→ **TASK OBJECTIVE**: Everything from the line containing "antenna_cells: 0" through the line containing "item | in CTS | in global routing" should be repeated exactly, and nothing else from the data.

→ **DATA FOR PROCESSING**:
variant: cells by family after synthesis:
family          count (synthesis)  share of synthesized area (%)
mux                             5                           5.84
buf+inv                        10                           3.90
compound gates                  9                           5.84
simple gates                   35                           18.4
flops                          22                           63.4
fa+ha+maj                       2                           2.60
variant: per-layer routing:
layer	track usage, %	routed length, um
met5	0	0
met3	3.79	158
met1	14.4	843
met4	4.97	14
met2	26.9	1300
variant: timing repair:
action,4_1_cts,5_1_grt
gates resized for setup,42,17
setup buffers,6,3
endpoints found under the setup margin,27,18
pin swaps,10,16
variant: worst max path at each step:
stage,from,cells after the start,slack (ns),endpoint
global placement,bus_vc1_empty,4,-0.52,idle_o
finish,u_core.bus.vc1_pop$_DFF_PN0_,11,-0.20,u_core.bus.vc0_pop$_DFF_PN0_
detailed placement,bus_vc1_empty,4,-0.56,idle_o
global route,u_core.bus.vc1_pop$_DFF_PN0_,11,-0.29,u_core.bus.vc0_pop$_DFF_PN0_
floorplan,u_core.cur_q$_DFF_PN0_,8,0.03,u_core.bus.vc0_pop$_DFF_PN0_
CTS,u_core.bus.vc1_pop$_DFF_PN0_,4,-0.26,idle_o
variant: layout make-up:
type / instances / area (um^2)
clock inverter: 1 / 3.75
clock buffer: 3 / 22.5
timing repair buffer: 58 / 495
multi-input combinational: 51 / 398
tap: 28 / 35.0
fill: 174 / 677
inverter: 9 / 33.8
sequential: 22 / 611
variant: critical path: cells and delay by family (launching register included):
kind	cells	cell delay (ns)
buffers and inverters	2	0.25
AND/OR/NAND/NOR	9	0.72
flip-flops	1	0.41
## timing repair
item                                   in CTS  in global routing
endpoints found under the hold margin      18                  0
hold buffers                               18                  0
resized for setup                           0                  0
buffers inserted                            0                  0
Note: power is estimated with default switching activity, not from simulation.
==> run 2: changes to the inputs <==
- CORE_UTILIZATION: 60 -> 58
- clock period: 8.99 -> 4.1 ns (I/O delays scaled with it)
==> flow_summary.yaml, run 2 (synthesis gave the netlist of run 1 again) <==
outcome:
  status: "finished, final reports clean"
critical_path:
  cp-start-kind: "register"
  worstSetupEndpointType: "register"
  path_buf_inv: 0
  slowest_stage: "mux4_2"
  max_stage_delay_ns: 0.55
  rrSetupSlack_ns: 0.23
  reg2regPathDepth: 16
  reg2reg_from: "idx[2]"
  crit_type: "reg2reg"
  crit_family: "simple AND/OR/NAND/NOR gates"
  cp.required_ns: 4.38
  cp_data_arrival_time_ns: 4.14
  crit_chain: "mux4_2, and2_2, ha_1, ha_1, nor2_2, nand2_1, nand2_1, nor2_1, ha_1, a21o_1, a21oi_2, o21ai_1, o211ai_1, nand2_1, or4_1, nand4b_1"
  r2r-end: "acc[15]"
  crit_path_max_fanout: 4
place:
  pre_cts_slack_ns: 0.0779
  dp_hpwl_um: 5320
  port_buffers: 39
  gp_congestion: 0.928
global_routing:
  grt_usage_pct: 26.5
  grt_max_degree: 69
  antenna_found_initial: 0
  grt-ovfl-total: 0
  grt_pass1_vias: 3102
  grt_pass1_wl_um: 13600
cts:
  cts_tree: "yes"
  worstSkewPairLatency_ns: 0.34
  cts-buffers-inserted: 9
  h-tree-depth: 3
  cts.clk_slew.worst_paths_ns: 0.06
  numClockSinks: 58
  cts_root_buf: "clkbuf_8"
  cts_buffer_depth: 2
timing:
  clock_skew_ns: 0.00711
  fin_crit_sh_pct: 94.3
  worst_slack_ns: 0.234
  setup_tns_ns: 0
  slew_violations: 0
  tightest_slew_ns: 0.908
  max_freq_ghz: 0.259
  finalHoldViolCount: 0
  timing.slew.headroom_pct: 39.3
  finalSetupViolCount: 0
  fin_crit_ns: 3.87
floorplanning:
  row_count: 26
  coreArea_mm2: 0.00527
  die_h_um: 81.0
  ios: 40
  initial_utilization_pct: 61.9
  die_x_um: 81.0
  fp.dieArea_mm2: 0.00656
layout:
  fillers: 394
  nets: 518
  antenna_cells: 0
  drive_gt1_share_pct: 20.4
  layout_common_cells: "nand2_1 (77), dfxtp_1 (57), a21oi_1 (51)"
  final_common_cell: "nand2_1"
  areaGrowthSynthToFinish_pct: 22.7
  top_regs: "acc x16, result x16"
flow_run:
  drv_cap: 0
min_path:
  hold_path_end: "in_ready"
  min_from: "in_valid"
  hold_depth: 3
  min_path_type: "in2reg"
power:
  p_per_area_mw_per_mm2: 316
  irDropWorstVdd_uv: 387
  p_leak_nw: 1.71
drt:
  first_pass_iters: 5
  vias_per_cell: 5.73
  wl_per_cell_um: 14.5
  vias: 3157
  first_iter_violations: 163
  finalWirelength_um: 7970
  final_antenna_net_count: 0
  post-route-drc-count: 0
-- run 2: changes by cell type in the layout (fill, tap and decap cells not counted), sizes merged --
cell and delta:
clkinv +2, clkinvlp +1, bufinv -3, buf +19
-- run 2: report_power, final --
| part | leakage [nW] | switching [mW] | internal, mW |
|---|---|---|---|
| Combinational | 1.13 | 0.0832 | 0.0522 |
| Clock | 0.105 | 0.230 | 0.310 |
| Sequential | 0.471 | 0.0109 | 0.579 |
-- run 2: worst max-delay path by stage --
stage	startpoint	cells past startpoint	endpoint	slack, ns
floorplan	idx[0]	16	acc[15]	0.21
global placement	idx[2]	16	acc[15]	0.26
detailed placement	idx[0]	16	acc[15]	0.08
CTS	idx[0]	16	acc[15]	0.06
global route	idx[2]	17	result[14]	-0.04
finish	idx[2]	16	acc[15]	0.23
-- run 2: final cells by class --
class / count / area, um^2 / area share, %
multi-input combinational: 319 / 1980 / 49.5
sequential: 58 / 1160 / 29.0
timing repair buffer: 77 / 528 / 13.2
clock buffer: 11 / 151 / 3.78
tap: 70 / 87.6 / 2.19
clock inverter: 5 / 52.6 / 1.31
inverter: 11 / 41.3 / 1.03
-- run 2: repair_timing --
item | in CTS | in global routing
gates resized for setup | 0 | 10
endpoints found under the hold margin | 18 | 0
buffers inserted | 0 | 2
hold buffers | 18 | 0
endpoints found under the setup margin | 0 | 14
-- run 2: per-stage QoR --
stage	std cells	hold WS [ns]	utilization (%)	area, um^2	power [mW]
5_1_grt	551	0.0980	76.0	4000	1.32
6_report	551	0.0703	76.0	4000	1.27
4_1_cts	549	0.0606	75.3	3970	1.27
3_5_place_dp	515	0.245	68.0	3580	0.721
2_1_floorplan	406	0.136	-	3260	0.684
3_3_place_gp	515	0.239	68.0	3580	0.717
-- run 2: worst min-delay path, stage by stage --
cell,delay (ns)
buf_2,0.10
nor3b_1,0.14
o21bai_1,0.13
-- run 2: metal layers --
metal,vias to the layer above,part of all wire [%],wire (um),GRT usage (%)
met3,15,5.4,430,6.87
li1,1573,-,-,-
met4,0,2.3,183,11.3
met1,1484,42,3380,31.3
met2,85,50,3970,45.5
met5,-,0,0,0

→ **EXERCISE RESPONSE**:
  antenna_cells: 0
  drive_gt1_share_pct: 20.4
  layout_common_cells: "nand2_1 (77), dfxtp_1 (57), a21oi_1 (51)"
  final_common_cell: "nand2_1"
  areaGrowthSynthToFinish_pct: 22.7
  top_regs: "acc x16, result x16"
flow_run:
  drv_cap: 0
min_path:
  hold_path_end: "in_ready"
  min_from: "in_valid"
  hold_depth: 3
  min_path_type: "in2reg"
power:
  p_per_area_mw_per_mm2: 316
  irDropWorstVdd_uv: 387
  p_leak_nw: 1.71
drt:
  first_pass_iters: 5
  vias_per_cell: 5.73
  wl_per_cell_um: 14.5
  vias: 3157
  first_iter_violations: 163
  finalWirelength_um: 7970
  final_antenna_net_count: 0
  post-route-drc-count: 0
-- run 2: changes by cell type in the layout (fill, tap and decap cells not counted), sizes merged --
cell and delta:
clkinv +2, clkinvlp +1, bufinv -3, buf +19
-- run 2: report_power, final --
| part | leakage [nW] | switching [mW] | internal, mW |
|---|---|---|---|
| Combinational | 1.13 | 0.0832 | 0.0522 |
| Clock | 0.105 | 0.230 | 0.310 |
| Sequential | 0.471 | 0.0109 | 0.579 |
-- run 2: worst max-delay path by stage --
stage	startpoint	cells past startpoint	endpoint	slack, ns
floorplan	idx[0]	16	acc[15]	0.21
global placement	idx[2]	16	acc[15]	0.26
detailed placement	idx[0]	16	acc[15]	0.08
CTS	idx[0]	16	acc[15]	0.06
global route	idx[2]	17	result[14]	-0.04
finish	idx[2]	16	acc[15]	0.23
-- run 2: final cells by class --
class / count / area, um^2 / area share, %
multi-input combinational: 319 / 1980 / 49.5
sequential: 58 / 1160 / 29.0
timing repair buffer: 77 / 528 / 13.2
clock buffer: 11 / 151 / 3.78
tap: 70 / 87.6 / 2.19
clock inverter: 5 / 52.6 / 1.31
inverter: 11 / 41.3 / 1.03
-- run 2: repair_timing --
item | in CTS | in global routing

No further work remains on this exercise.